Give yourself grace and release the guilt of carving out time for your dreams. Showing her children how to balance pursuing their goals without being completely self-sacrificing is one of the greatest gifts that we can give them.
“Becoming a mother and caring for my children every day has given me so much more empathy for myself as a daughter. Before, obviously, I knew I once was a child, but I get it so much more viscerally now—how vulnerable I was, how precious, how much I needed. I had a very painful childhood, and becoming a mother has made my heart break in new ways for the girl I was. I’ve become much more serious about my healing and conserving my energy since having children. That’s in part because I know my children need me. But I also see how much care and tenderness I still need.”
Slow and low, mama. Every little word counts towards the goal. Every writing block you carve out time for adds up. What you make will feed what you made. Your mothering, I think, is improved by the self-reflection that comes from writing. Your writing is improved by the humility that comes from mothering. Your joys feed your joys.
The phrase “it takes a village” took on deeper meaning as I realized my husband and I were parenting in isolation, without grandparents or siblings nearby to help provide some occasional relief and a sense of community.
Sometimes you might feel you’re falling behind and neglecting your creative goals. That’s likely because you are, and you shouldn’t berate yourself about it. You’re living your life and helping others live theirs. Caring for other human beings can be righteous, difficult work. We often think we should be able to do it while also engaging in rigorous intellectual work.
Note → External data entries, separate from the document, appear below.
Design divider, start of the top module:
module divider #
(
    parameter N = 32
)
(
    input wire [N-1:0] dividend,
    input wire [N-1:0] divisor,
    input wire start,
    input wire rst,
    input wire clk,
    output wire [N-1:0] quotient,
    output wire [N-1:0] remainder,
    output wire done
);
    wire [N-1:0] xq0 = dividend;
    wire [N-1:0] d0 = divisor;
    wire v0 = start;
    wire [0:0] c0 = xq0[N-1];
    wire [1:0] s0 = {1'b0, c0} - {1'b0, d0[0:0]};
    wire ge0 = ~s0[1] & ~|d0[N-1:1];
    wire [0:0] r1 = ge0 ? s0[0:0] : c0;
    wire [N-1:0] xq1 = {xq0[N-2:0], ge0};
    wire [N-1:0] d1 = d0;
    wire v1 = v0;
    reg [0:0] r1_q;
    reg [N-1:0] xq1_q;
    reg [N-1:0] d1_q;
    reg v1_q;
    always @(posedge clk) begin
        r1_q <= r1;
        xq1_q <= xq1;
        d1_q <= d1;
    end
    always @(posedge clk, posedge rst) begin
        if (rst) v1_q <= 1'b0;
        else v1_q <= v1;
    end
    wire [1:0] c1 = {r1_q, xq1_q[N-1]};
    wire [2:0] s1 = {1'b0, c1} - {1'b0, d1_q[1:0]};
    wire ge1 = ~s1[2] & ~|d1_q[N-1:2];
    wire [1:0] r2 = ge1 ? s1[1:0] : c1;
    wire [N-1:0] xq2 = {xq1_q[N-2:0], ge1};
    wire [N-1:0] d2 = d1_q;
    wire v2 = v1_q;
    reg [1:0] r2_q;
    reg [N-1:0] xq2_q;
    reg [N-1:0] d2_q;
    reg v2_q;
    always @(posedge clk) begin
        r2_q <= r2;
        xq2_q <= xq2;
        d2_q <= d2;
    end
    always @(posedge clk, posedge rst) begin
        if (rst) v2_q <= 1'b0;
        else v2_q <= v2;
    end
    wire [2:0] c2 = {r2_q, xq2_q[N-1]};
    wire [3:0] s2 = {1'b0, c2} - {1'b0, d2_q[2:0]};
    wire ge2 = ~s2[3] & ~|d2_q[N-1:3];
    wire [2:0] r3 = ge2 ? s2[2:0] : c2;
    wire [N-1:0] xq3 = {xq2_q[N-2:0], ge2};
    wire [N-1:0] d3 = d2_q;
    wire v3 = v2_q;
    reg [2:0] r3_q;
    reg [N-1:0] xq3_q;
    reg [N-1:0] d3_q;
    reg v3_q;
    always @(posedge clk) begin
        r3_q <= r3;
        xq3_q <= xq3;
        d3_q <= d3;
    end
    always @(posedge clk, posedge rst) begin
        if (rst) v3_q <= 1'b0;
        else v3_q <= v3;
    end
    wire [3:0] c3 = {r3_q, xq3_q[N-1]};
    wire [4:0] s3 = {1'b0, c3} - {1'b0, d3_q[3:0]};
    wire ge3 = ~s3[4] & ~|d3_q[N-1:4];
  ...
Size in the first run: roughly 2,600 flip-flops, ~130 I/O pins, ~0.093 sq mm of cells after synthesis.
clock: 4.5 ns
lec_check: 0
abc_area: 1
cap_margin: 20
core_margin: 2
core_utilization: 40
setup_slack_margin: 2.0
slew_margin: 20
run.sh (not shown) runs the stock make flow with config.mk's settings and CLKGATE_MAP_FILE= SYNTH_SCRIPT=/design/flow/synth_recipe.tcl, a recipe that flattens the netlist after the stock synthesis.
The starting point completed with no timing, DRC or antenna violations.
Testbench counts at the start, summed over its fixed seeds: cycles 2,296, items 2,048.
From an optimization exercise on the open Yosys and OpenROAD flow, aimed at small area, a short achievable clock period and few clock cycles per item; shortcuts taken in it are not production practice.

==> inputs of v6 <==
## net_4_8_12_16_16_1_10
module net_4_8_12_16_16_1_10 (clk, reset, input_valid, input_ready, input_data, output_valid, output_ready, output_data);
Settings: LEC_CHECK=0, CAP_MARGIN=20, CORE_MARGIN=2, CORE_UTILIZATION=40, SLEW_MARGIN=20; clock period 10.0 ns.
run.sh (not shown) runs the stock make flow with config.mk's settings and CLKGATE_MAP_FILE= SYNTH_SCRIPT=/design/flow/synth_recipe.tcl, a recipe that flattens the netlist after the stock synthesis.
==> inputs of v37, as changes to v6 <==
==> flow/design.v (replaced) <==
module fcn_prod_u (
  input  logic [14:0]       h,
  input  logic signed [3:0] w,
  output logic [15:0]       pm,
  output logic              s
);
  logic        op;
  logic [3:0]  mag;
  logic [17:0] a, b, bx, m;
  always_comb begin
    s   = w[3];
    mag = s ? 4'(-w) : 4'(w);
    case (mag)
      4'd3, 4'd4, 4'd5, 4'd6: a = {1'b0, h, 2'b00};
      4'd7, 4'd8:             a = {h, 3'b000};
      default:                a = 18'd0;
    endcase
    case (mag)
      4'd1, 4'd3, 4'd5, 4'd7: b = {3'b000, h};
      4'd2, 4'd6:             b = {2'b00, h, 1'b0};
      default:                b = 18'd0;
    endcase
    op = (mag == 4'd3) || (mag == 4'd7);
    bx = b ^ {18{op}};
  end
  assign m = a + bx + 18'(op);
  assign pm = (m[17:15] != 3'd0) ? {s, {15{~s}}} : {1'b0, m[14:0]};
endmodule
module fcn_acc #(parameter FIRST = 0) (
  input  logic [15:0]        pm,
  input  logic               s,
  input  logic signed [15:0] acc_in,
  output logic signed [15:0] acc_out
);
  logic [16:0] a, bx, sum;
  assign a  = FIRST ? 17'd0 : {acc_in[15], acc_in};
  assign bx = {1'b0, pm} ^ {17{s}};
  assign sum = a + bx + 17'(s);
  assign acc_out = (sum[16] != sum[15]) ? {sum[16], {15{~sum[16]}}} : sum[15:0];
endmodule
module fcn_prod_s (
  input  logic signed [15:0] x,
  input  logic signed [3:0]  w,
  output logic [15:0]        pm,
  output logic               s
);
  logic signed [19:0] p;
  logic signed [15:0] ps;
  always_comb begin
    p  = x * w;
    ps = (p > 20'sd32767) ? 16'sh7fff : (p < -20'sd32768) ? 16'sh8000 : p[15:0];
    s  = ps[15];
    pm = s ? 16'(-ps) : ps;
  end
endmodule
module net_4_8_12_16_16_1_10 (clk, reset, input_valid, input_ready, input_data, output_valid, output_ready, output_data);
input clk, reset, input_valid, output_ready;
input signed [15:0] input_data;
output logic signed [15:0] output_data;
output output_valid, input_ready;
function automatic logic signed [3:0] l1_w(input logic [3:0] c, input int j);
  logic signed [3:0] w;
  w = 4'sd0;
  case (j)
    0: case (c)
      4'd0: w = 4'sd1;
      4'd1: w = 4'sd2;
      4'd2: w = 4'sd6;
      4'd3: w = 4'sd4;
      4'd4: w = 4'sd7;
      4'd5: w = -4'sd2;
      4'd6: w = 4'sd4;
      4'd15: w = 4'sd1;
      default: w = 4'sd0;
    endcase
    1: case (c)
      4'd0: w = -4'sd5;
      4'd1: w = -4'sd3;
      4'd2: w = -4'sd7;
      4'd3: w = -4'sd1;
      4'd4: w = -4'sd7;
      4'd5: w = 4'sd7;
      4'd6: w = 4'sd4;
      4'd7: w = 4'sd2;
      default: w = 4'sd0;
    endcase
    2: case (c)
      4'd1: w = -4'sd8;
      4'd2: w = 4'sd7;
      4'd3: w = 4'sd5;
      4'd4: w = 4'sd7;
      4'd5: w = 4'sd6;
      4'd6: w = 4'sd3;
      4'd7: w = 4'sd1;
      4'd8: w = -4'sd4;
      default: w = 4'sd0;
    endcase
    3: case (c)
      4'd2: w = -4'sd7;
      4'd3: w = 4'sd4;
      4'd4: w = 4'sd7;
      4'd5: w = 4'sd5;
      4'd6: w = 4'sd7;
      4'd7: w = -4'sd8;
      4'd8: w = 4'sd1;
      4'd9: w = -4'sd3;
      default: w = 4'sd0;
    endcase
    default: w = 4'sd0;
  endcase
  l1_w = w;
endfunction
function automatic logic signed [3:0] l2_w(input logic [3:0] c, input int j);
  logic signed [3:0] w;
  w = 4'sd0;
  case (j)
    0: case (c)
      4'd4: w = 4'sd5;
      4'd5: w = 4'sd0;
      4'd6: w = -4'sd5;
      4'd7: w = 4'sd3;
      4'd8: w = 4'sd1;
      4'd9: w = 4'sd4;
      4'd10: w = 4'sd6;
      4'd11: w = -4'sd5;
      4'd12: w = 4'sd2;
      4'd13: w = 4'sd1;
      4'd14: w = -4'sd1;
      4'd15: w = -4'sd1;
      default: w = 4'sd0;
    endcase
    1: case (c)
      4'd0: w = 4'sd5;
      4'd5: w = -4'sd4;
      4'd6: w = 4'sd7;
      4'd7: w = -4'sd6;
      4'd8: w = 4'sd5;
      4'd9: w = -4'sd5;
      4'd10: w = 4'sd2;
      4'd11: w = 4'sd2;
      4'd12: w = -4'sd1;
      4'd13: w = 4'sd1;
      4'd14: w = 4'sd7;
      4'd15: w = 4'sd0;
      default: w = 4'sd0;
    endcase
    2: case (c)
      4'd0: w = 4'sd0;
      4'd1: w = 4'sd5;
      4'd6: w = -4'sd1;
      4'd7: w = -4'sd5;
      4'd8: w = -4'sd5;
      4'd9: w = -4'sd8;
      4'd10: w = 4'sd2;
      4'd11: w = 4'sd0;
      4'd12: w = -4'sd5;
      4'd13: w = 4'sd2;
      4'd14: w = 4'sd0;
      4'd15: w = -4'sd2;
      default: w = 4'sd0;
    endcase
    3: case (c)
      4'd0: w = -4'sd3;
      4'd1: w = 4'sd7;
      4'd2: w = -4'sd5;
      4'd7: w = -4'sd2;
      4'd8: w = -4'sd2;
      4'd9: w = -4'sd5;
      4'd10: w = -4'sd1;
      4'd11: w = -4'sd5;
      4'd12: w = -4'sd5;
      4'd13: w = 4'sd7;
      4'd14: w = 4'sd2;
      4'd15: w = -4'sd4;
      default: w = 4'sd0;
    endcase
    4: case (c)
      4'd0: w = -4'sd2;
      4'd1: w = 4'sd3;
      4'd2: w = 4'sd7;
      4'd3: w = -4'sd4;
      4'd8: w = 4'sd2;
      4'd9: w = -4'sd1;
      4'd10: w = -4'sd7;
      4'd11: w = -4'sd1;
      4'd12: w = 4'sd2;
      4'd13: w = 4'sd4;
      4'd14: w = 4'sd0;
      4'd15: w = 4'sd4;
      default: w = 4'sd0;
    endcase
    5: case (c)
      4'd0: w = -4'sd1;
      4'd1: w = 4'sd7;
      4'd2: w = 4'sd5;
      4'd3: w = 4'sd7;
      4'd4: w = 4'sd3;
      4'd9: w = -4'sd2;
      4'd10: w = -4'sd6;
      4'd11: w = 4'sd6;
      4'd12: w = -4'sd4;
      4'd13: w = 4'sd5;
      4'd14: w = 4'sd4;
      4'd15: w = -4'sd2;
      default: w = 4'sd0;
    endcase
    6: case (c)
      4'd0: w = -4'sd1;
      4'd1: w = 4'sd6;
      4'd2: w = -4'sd2;
      4'd3: w = -4'sd3;
      4'd4: w = -4'sd5;
      4'd5: w = 4'sd0;
      4'd10: w = -4'sd6;
      4'd11: w = -4'sd5;
      4'd12: w = -4'sd5;
      4'd13: w = 4'sd4;
      4'd14: w = -4'sd1;
      4'd15: w = -4'sd1;
      default: w = 4'sd0;
    endcase
    7: case (c)
      4'd0: w = -4'sd8;
      4'd1: w = -4'sd5;
      4'd2: w = -4'sd3;
      4'd3: w = -4'sd6;
      4'd4: w = 4'sd1;
      4'd5: w = -4'sd6;
      4'd6: w = 4'sd7;
      4'd11: w = -4'sd4;
      4'd12: w = -4'sd5;
      4'd13: w = -4'sd1;
      4'd14: w = -4'sd4;
      4'd15: w = -4'sd6;
      default: w = 4'sd0;
    endcase
    default: w = 4'sd0;
  endcase
  l2_w = w;
endfunction
function automatic logic signed [3:0] l3_w(input logic [3:0] c, input int j);
  logic signed [3:0] w;
  w = 4'sd0;
  case (j)
    0: case (c)
      4'd0: w = 4'sd0;
      4'd1: w = -4'sd1;
      4'd2: w = 4'sd6;
      4'd3: w = -4'sd3;
      4'd4: w = -4'sd5;
      4'd5: w = 4'sd2;
      4'd6: w = -4'sd8;
      4'd7: w = -4'sd4;
      4'd8: w = -4'sd4;
      4'd9: w = -4'sd6;
      4'd10: w = 4'sd6;
      4'd11: w = -4'sd7;
      4'd12: w = -4'sd6;
      4'd13: w = -4'sd4;
      4'd14: w = -4'sd8;
      4'd15: w = -4'sd1;
      default: w = 4'sd0;
    endcase
    1: case (c)
      4'd0: w = 4'sd2;
      4'd1: w = -4'sd7;
      4'd2: w = -4'sd6;
      4'd3: w = 4'sd0;
      4'd4: w = -4'sd4;
      4'd5: w = -4'sd5;
      4'd6: w = 4'sd2;
      4'd7: w = 4'sd1;
      4'd8: w = 4'sd6;
      4'd9: w = -4'sd8;
      4'd10: w = 4'sd6;
      4'd11: w = -4'sd3;
      4'd12: w = 4'sd2;
      4'd13: w = 4'sd6;
      4'd14: w = -4'sd8;
      4'd15: w = -4'sd5;
      default: w = 4'sd0;
    endcase
    2: case (c)
      4'd0: w = 4'sd5;
      4'd1: w = 4'sd7;
      4'd2: w = 4'sd6;
      4'd3: w = -4'sd4;
      4'd4: w = 4'sd3;
      4'd5: w = 4'sd2;
      4'd6: w = -4'sd3;
      4'd7: w = -4'sd7;
      4'd8: w = 4'sd1;
      4'd9: w = 4'sd2;
      4'd10: w = 4'sd7;
      4'd11: w = 4'sd7;
      4'd12: w = -4'sd1;
      4'd13: w = 4'sd5;
      4'd14: w = -4'sd7;
      4'd15: w = -4'sd5;
      default: w = 4'sd0;
    endcase
    3: case (c)
      4'd0: w = 4'sd2;
      4'd1: w = -4'sd1;
      4'd2: w = 4'sd3;
      4'd3: w = -4'sd7;
      4'd4: w = 4'sd4;
      4'd5: w = -4'sd3;
      4'd6: w = -4'sd5;
      4'd7: w = 4'sd7;
      4'd8: w = 4'sd3;
      4'd9: w = 4'sd0;
      4'd10: w = -4'sd8;
      4'd11: w = 4'sd1;
      4'd12: w = 4'sd1;
      4'd13: w = -4'sd7;
      4'd14: w = -4'sd2;
      4'd15: w = 4'sd5;
      default: w = 4'sd0;
    endcase
    4: case (c)
      4'd0: w = -4'sd5;
      4'd1: w = 4'sd7;
      4'd2: w = 4'sd3;
      4'd3: w = -4'sd3;
      4'd4: w = -4'sd4;
      4'd5: w = 4'sd3;
      4'd6: w = -4'sd2;
      4'd7: w = -4'sd2;
      4'd8: w = 4'sd2;
      4'd9: w = -4'sd5;
      4'd10: w = 4'sd3;
      4'd11: w = 4'sd1;
      4'd12: w = 4'sd3;
      4'd13: w = 4'sd7;
      4'd14: w = 4'sd1;
      4'd15: w = 4'sd0;
      default: w = 4'sd0;
    endcase
    5: case (c)
      4'd0: w = -4'sd8;
      4'd1: w = -4'sd4;
      4'd2: w = 4'sd2;
      4'd3: w = -4'sd3;
      4'd4: w = -4'sd1;
      4'd5: w = 4'sd3;
      4'd6: w = -4'sd7;
      4'd7: w = 4'sd7;
      4'd8: w = -4'sd3;
      4'd9: w = -4'sd5;
      4'd10: w = -4'sd8;
      4'd11: w = -4'sd4;
      4'd12: w = 4'sd1;
      4'd13: w = 4'sd3;
      4'd14: w = 4'sd5;
      4'd15: w = -4'sd2;
      default: w = 4'sd0;
    endcase
    6: case (c)
      4'd0: w = -4'sd1;
      4'd1: w = -4'sd2;
      4'd2: w = -4'sd7;
      4'd3: w = 4'sd5;
      4'd4: w = -4'sd2;
      4'd5: w = 4'sd2;
      4'd6: w = -4'sd3;
      4'd7: w = 4'sd0;
      4'd8: w = 4'sd3;
      4'd9: w = 4'sd5;
      4'd10: w = -4'sd8;
      4'd11: w = -4'sd7;
      4'd12: w = 4'sd3;
      4'd13: w = -4'sd6;
      4'd14: w = -4'sd4;
      4'd15: w = 4'sd2;
      default: w = 4'sd0;
    endcase
    7: case (c)
      4'd0: w = -4'sd5;
      4'd1: w = 4'sd5;
      4'd2: w = 4'sd2;
      4'd3: w = -4'sd7;
      4'd4: w = 4'sd0;
      4'd5: w = 4'sd2;
      4'd6: w = 4'sd2;
      4'd7: w = -4'sd4;
      4'd8: w = -4'sd6;
      4'd9: w = 4'sd6;
      4'd10: w = 4'sd6;
      4'd11: w = 4'sd1;
      4'd12: w = 4'sd0;
      4'd13: w = 4'sd7;
      4'd14: w = -4'sd5;
      4'd15: w = 4'sd3;
      default: w = 4'sd0;
    endcase
    8: case (c)
      4'd0: w = -4'sd4;
      4'd1: w = 4'sd3;
      4'd2: w = -4'sd2;
      4'd3: w = 4'sd7;
      4'd4: w = 4'sd1;
      4'd5: w = 4'sd1;
      4'd6: w = -4'sd3;
      4'd7: w = -4'sd1;
      4'd8: w = 4'sd6;
      4'd9: w = 4'sd3;
      4'd10: w = -4'sd7;
      4'd11: w = -4'sd1;
      4'd12: w = 4'sd4;
      4'd13: w = -4'sd3;
      4'd14: w = -4'sd1;
      4'd15: w = -4'sd5;
      default: w = 4'sd0;
    endcase
    9: case (c)
      4'd0: w = -4'sd5;
      4'd1: w = 4'sd6;
      4'd2: w = -4'sd3;
      4'd3: w = -4'sd2;
      4'd4: w = -4'sd3;
      4'd5: w = 4'sd0;
      4'd6: w = -4'sd5;
      4'd7: w = 4'sd1;
      4'd8: w = 4'sd6;
      4'd9: w = -4'sd6;
      4'd10: w = -4'sd1;
      4'd11: w = 4'sd1;
      4'd12: w = -4'sd6;
      4'd13: w = 4'sd3;
      4'd14: w = 4'sd3;
      4'd15: w = -4'sd8;
      default: w = 4'sd0;
    endcase
    10: case (c)
      4'd0: w = 4'sd6;
      4'd1: w = 4'sd7;
      4'd2: w = -4'sd5;
      4'd3: w = -4'sd5;
      4'd4: w = -4'sd2;
      4'd5: w = -4'sd5;
      4'd6: w = -4'sd6;
      4'd7: w = 4'sd5;
      4'd8: w = 4'sd5;
      4'd9: w = -4'sd4;
      4'd10: w = 4'sd3;
      4'd11: w = 4'sd6;
      4'd12: w = 4'sd7;
      4'd13: w = 4'sd2;
      4'd14: w = 4'sd6;
      4'd15: w = 4'sd4;
      default: w = 4'sd0;
    endcase
    11: case (c)
      4'd0: w = 4'sd3;
      4'd1: w = -4'sd7;
      4'd2: w = -4'sd2;
      4'd3: w = -4'sd8;
      4'd4: w = -4'sd4;
      4'd5: w = -4'sd7;
      4'd6: w = 4'sd6;
      4'd7: w = -4'sd6;
      4'd8: w = -4'sd4;
      4'd9: w = 4'sd4;
      4'd10: w = -4'sd2;
      4'd11: w = 4'sd2;
      4'd12: w = -4'sd7;
      4'd13: w = -4'sd3;
      4'd14: w = -4'sd5;
      4'd15: w = -4'sd6;
      default: w = 4'sd0;
    endcase
    default: w = 4'sd0;
  endcase
  l3_w = w;
endfunction
  logic [3:0] c;            
  logic       v0, v1, v2;   
  logic [2:0] wcnt;         
  logic       ovalid, adv, empty, take, full_next, launch;
  assign ovalid = (c >= 4'd10) ? v1 : v2;
  assign adv    = ~(ovalid & ~output_ready);
  assign empty  = ~(v0 | v1 | v2);
  assign input_ready = ~wcnt[2] & ~(v0 & ({1'b0, c} < 5'(wcnt) + 5'd8));
  assign take      = input_valid & input_ready;
  assign full_next = wcnt[2] | (wcnt[1] & wcnt[0] & take);
  assign launch    = adv & full_next & (c == 4'd15);
  always_ff @(posedge clk) begin
    if (reset) begin
      c <= 4'd15;
      v0 <= 1'b0; v1 <= 1'b0; v2 <= 1'b0;
      wcnt <= 3'd0;
    end else begin
      if (launch)
        wcnt <= 3'd0;
      else if (take)
        wcnt <= wcnt + 3'd1;
      if (adv) begin
        c <= (empty & ~launch) ? 4'd15 : c + 4'd1;
        if (c == 4'd15) begin
          v0 <= launch; v1 <= v0; v2 <= v1;
        end
      end
    end
  end
  assign output_valid = ovalid;
  logic signed [15:0] x [4];
  always_ff @(posedge clk)
    if (take) x[wcnt[1:0]] <= input_data;
  logic signed [15:0] a1 [4];
  logic signed [15:0] r1 [4];
  logic [15:0] pm1 [4];
  logic        ps1 [4];
  for (genvar j = 0; j < 4; j++) begin : g_l1
    logic [15:0] pmc; logic psc;
    fcn_prod_s u_p (.x(x[j]), .w(l1_w(c, j)), .pm(pmc), .s(psc));
    always_ff @(posedge clk) if (adv) begin pm1[j] <= pmc; ps1[j] <= psc; end
    fcn_acc #(.FIRST(j == 0)) u_a (.pm(pm1[j]), .s(ps1[j]), .acc_in(j == 0 ? 16'sd0 : r1[j == 0 ? 0 : j-1]), .acc_out(a1[j]));
    if (j < 3) begin : g_r
      always_ff @(posedge clk) if (adv) r1[j] <= a1[j];
    end
  end
  logic [14:0] h1bus;
  assign h1bus = a1[3][15] ? 15'd0 : a1[3][14:0];
  logic [14:0] h1 [8];
  logic signed [15:0] a2 [8];
  logic signed [15:0] r2 [8];
  logic [15:0] pm2 [8];
  logic        ps2 [8];
  for (genvar j = 0; j < 8; j++) begin : g_l2
    always_ff @(posedge clk) if (adv && c == 4'((3 + j) % 16)) h1[j] <= h1bus;
    logic [15:0] pmc; logic psc;
    fcn_prod_u u_p (.h(h1[j]), .w(l2_w(c, j)), .pm(pmc), .s(psc));
    always_ff @(posedge clk) if (adv) begin pm2[j] <= pmc; ps2[j] <= psc; end
    fcn_acc #(.FIRST(j == 0)) u_a (.pm(pm2[j]), .s(ps2[j]), .acc_in(j == 0 ? 16'sd0 : r2[j == 0 ? 0 : j-1]), .acc_out(a2[j]));
    if (j < 7) begin : g_r
      always_ff @(posedge clk) if (adv) r2[j] <= a2[j];
    end
  end
  logic [14:0] h2bus;
  assign h2bus = a2[7][15] ? 15'd0 : a2[7][14:0];
  logic [14:0] h2 [12];
  logic signed [15:0] a3 [12];
  logic signed [15:0] r3 [12];
  logic [15:0] pm3 [12];
  logic        ps3 [12];
  for (genvar j = 0; j < 12; j++) begin : g_l3
    always_ff @(posedge clk) if (adv && c == 4'((12 + j) % 16)) h2[j] <= h2bus;
    logic [15:0] pmc; logic psc;
    fcn_prod_u u_p (.h(h2[j]), .w(l3_w(c, j)), .pm(pmc), .s(psc));
    always_ff @(posedge clk) if (adv) begin pm3[j] <= pmc; ps3[j] <= psc; end
    fcn_acc #(.FIRST(j == 0)) u_a (.pm(pm3[j]), .s(ps3[j]), .acc_in(j == 0 ? 16'sd0 : r3[j == 0 ? 0 : j-1]), .acc_out(a3[j]));
    if (j < 11) begin : g_r
      always_ff @(posedge clk) if (adv) r3[j] <= a3[j];
    end
  end
  logic [14:0] yreg;
  always_ff @(posedge clk) if (adv) yreg <= a3[11][15] ? 15'd0 : a3[11][14:0];
  assign output_data = {1'b0, yreg};
endmodule
==> qor summary <==
item                                                                            v6             v37
Result of the run                                                   finished clean  finished clean
Instance area after placement                                            98100 um2      104900 um2
Most numerous cell in the Yosys netlist                                       ha_1         a21oi_1
Net count, final                                                             11670           11470
Final worst hold slack                                                   0.5030 ns       0.4868 ns
Yosys warning total                                                             18              28
Global-route wire length before repair                                    393.0 mm        404.3 mm
Source-to-sink clock delay at the later pin of the worst-skew pair         0.77 ns         0.84 ns
Part of the cycle the worst path needs                                      0.9126          0.8011
Combined area of the multi-input logic cells                             67260 um2       62220 um2
Largest fanout on the critical path                                             17              20
Final design utilization                                                    0.4317          0.4377
Clkbuf count                                                                   118             179
Number of synthesized register bits                                            821            1229
Logic depth of the worst register-to-register path                              28              27
Initial antenna violation count                                                 23              16
Core region area                                                        235000 um2      251900 um2
Cell count along the critical path                                              28              27
Post-synth EDFFs                                                               715            1123
Via count of the first global-routing pass                                   69880           74240
Average wire length per cell after detail routing                         19.20 um        18.31 um
Die Area                                                                239700 um2      257800 um2
Crit Reg-Reg Startpoint                                             g_l2[4].u.w[3]            c[3]
No run of this note included a check of the RTL's function; only the layout flow was run.

-- afterwards: timing with drivers on the ports --
The flow's constraints put no driver on any port. The routed layouts listed below were extracted and timed again, unchanged, in two steps. Step 1 (the two cells are an assumption about what drives the block):
set clk [get_ports {clk}]
set_driving_cell -lib_cell sky130_fd_sc_hd__clkbuf_16 $clk
set_driving_cell -lib_cell sky130_fd_sc_hd__buf_2 [delete_from_list [all_inputs] $clk]
Step 2 moves the port delays by t, midway between the first and last clock arrival at a register: inputs arrive t later, outputs are due t later. That takes back most of the time a late clock gives input paths. Three values: ideal ports, drivers, drivers and shift; two values: the first two.
| run | shift t [ns] | slack for setup (ns) | worst hold slack (ns) | worst data-port slew with drivers (ns) |
|---|---|---|---|---|
| v6 | 0.840 | 0.874 / 0.874 / 0.874 | 0.503 / 0.503 / 0.503 | 0.18 |
| v37 | 0.911 | 1.989 / 1.989 / 1.989 | 0.487 / 0.487 / 0.487 | 0.18 |
After both steps every run listed still meets setup and hold.
Source: an optimization exercise on an open RTL-to-GDS flow (aim: small area, a short achievable clock period and few clock cycles per item). Production flows keep margins and buffers that such runs may drop.

==> flow/design.v (excerpt) <==
module reciprocal_float(
    input clk, rst,
    input start,
    input [31:0] x,
    output [31:0] out,
    output done, zero_flag
);
==> flow/config.mk <==
export PLATFORM = sky130hd
export DESIGN_NAME = reciprocal_float
export DESIGN_NICKNAME = reciprocal_float
export VERILOG_FILES = /design/flow/design.v
export SDC_FILE = /design/flow/constraint.sdc
export NUM_CORES = 4
export LEC_CHECK = 0
export CAP_MARGIN = 20
export CORE_MARGIN = 2
export CORE_UTILIZATION = 40
export SLEW_MARGIN = 20
==> flow/constraint.sdc <==
create_clock -name core_clock -period 11.0 [get_ports {clk}]
set_input_delay 2.2000 -clock core_clock [delete_from_list [all_inputs] [get_ports {clk}]]
set_output_delay 2.2000 -clock core_clock [all_outputs]
set_load 0.01 [all_outputs]
standard.sh (not shown) runs the stock make flow with config.mk's settings and CLKGATE_MAP_FILE= SYNTH_SCRIPT=/design/flow/synth_recipe.tcl, a recipe that flattens the netlist after the stock synthesis.
==> flow/flow/run.sh <==
#!/bin/bash
# The standard layout (standard.sh, unchanged synthesis), with repair_timing
# aiming below the clock period and, where set, smaller port buffers.
set -euo pipefail
bash standard.sh SETUP_SLACK_MARGIN=6.0 finish > standard_flow.log 2>&1
Next try:
--- a/flow/flow/run.sh
+++ b/flow/flow/run.sh
@@ -5 +5 @@
-bash standard.sh SETUP_SLACK_MARGIN=6.0 finish > standard_flow.log 2>&1
+bash standard.sh SETUP_SLACK_MARGIN=6.5 'BUFFER_PORTS_ARGS=-buffer_cell sky130_fd_sc_hd__buf_1' finish > standard_flow.log 2>&1
What happened: Sequential cell count is unchanged. Wire length decreases by a little under a tenth. Global-route usage falls by 0.61 points. Non-clock buffer count drops by 13. Die area does not change. Core utilization falls by 4.7 points. Final cell count drops slightly.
[Parenting] has brought clarity to my writing, and a sense of profound urgency. It didn’t occur to me until I became a parent that my writing is my legacy, and it is for my son. That was a real epiphany that happened for me in 2014, and I write about it in my memoir, Surviving the White Gaze. The day that Michael Brown was murdered by police in Ferguson, Missouri, and my then-9-year-old asked if he or I would get shot because we are Black, I knew that in addition to mothering him through my answer, I needed to also commit the truth of my answer, and its legacy — of police profiling and murdering Black boys and men — through writing.
“Parenting is a motivating force to write but it also prohibits me from having the time to do it. I am a single parent and am the first generation. I work several jobs to afford to live in The Bronx and to support my daughters. The role of mother keeps me busy even while I have bursts of empty nest mode when they are away at college. Parenting means I maintain two lives other than my own. It keeps me busy with survival mode tasks. All the while writing beckons me to make it one of those top tasks. I have found ways to have doses of writing make their way onto the page or a screen. The reality is though that parenting comes first until my daughters are set and out of college.”
Other writer-mothers have helped me to not feel like I’m not alone in feeling mom guilt when writing takes up my time or reminded me that the words would come back when it felt like pregnancy brain or postpartum depression stole them from me.
I didn’t grow up with many examples of mothers who considered their own needs as sacred. I’m trying to learn for myself and to normalize it for my kids.
I’ve always been interested in inheritance. It started long before my son was born, but my interest has only increased. Having a child also made me more empathetic for my parents and the big choices and sacrifices they had to make to ensure the safety of our family–choices that directly led to my loss of language and cultural fluency, creating a rupture I’ve been trying my whole life to mend.